Not everyone wants a showy social media / alcohol fest.

andfinallyhereweare · 30/06/2025 23:12

@MiniLob i do agree with you (apart from the overuse of narcissism) however you come across as really judgemental. It’s what she wanted to do, you agreed to it and now complain about it behind her back. You’re not wrong to feel the way you do but if you future sil who you love to peices saw this, I reckon she’d be hurt, not because what your saying is wrong but the way you seem to think you’re better than her for having a different way of enjoying yourself.

Beautifulspringsunshine · 30/06/2025 23:39

I agree it's all madness but it sounds like she's been swept up in all the excitement and social media, losing a lot of perspective, things like this can take on a life of their own. But it's all a bit late to object now and you do love her, so I would just grin and bear it.

Jux · 01/07/2025 04:24

Can you get a dress in a charity shop? I find lovely things in them. I think virtually all my clothes come from charity shops. Go to the wealthiest area near you and look in their charity shops! You can have the added pleasure of taking it back to them for resale (NOT refund), so you’d be donating the value twice.

Emmz1510 · 01/07/2025 08:51

Not a chance I’d be going! You already went to the oversea hen do. It alone was too much, especially considering what the stag also cost. Make your excuses and bow out now!
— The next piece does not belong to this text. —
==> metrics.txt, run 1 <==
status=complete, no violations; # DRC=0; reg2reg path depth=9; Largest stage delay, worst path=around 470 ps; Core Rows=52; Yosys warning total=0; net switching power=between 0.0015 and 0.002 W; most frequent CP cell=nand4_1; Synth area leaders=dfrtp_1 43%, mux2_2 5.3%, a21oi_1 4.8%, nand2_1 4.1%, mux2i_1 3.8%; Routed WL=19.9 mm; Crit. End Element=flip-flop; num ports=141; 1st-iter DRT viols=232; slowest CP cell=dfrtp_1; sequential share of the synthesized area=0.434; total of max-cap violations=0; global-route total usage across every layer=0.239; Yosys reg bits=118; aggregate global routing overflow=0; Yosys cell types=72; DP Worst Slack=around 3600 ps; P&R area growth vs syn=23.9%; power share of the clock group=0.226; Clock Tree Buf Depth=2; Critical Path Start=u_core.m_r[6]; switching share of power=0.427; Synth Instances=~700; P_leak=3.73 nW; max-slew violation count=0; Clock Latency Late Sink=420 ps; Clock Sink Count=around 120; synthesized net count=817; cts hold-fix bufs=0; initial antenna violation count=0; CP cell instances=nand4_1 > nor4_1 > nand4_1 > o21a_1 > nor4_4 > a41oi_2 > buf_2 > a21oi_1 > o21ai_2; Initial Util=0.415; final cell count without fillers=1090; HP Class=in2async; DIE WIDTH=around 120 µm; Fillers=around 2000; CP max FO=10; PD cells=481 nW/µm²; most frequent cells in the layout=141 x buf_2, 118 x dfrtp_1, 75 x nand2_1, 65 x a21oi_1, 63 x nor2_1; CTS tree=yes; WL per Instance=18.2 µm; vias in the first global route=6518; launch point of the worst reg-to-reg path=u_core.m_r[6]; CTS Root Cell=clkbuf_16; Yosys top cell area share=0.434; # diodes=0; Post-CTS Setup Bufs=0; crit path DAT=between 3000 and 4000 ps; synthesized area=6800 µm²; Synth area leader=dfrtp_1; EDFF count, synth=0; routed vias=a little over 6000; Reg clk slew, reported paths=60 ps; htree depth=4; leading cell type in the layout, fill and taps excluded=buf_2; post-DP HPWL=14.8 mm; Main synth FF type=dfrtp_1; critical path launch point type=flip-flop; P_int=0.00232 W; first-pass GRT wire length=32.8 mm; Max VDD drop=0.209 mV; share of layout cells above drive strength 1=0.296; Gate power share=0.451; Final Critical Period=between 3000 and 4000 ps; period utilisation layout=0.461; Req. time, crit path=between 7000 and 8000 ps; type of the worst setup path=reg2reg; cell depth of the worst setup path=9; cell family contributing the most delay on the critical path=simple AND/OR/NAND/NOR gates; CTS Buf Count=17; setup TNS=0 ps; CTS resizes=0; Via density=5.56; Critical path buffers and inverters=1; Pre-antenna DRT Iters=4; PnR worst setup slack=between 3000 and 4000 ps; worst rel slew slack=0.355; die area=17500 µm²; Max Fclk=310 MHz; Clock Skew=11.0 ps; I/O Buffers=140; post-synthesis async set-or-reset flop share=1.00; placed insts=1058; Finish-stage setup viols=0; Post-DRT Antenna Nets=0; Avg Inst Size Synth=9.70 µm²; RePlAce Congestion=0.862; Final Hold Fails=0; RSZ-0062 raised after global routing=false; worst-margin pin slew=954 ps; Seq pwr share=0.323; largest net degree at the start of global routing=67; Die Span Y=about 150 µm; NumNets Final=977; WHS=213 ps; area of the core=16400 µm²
Navyontop · 01/07/2025 10:50

I find this behaviour crass and immature, but some people lap it up.
I had a friend that I loved dearly, but her, hen-dos, weddings, baby showers etc broke me. We have a very distant relationship now, but tbh she is quite narcissistic.
This is family though, so suck it up, slap on a smile and very slowly distance yourself afterwards.
I feel for you OP x

Blanknotebook · 01/07/2025 12:23

I honestly think that some of these Bridezilla’s have forgotten what marriage stands for. The union between a man and woman in love. There are so many of these weddings that become nothing more than an expensive circus.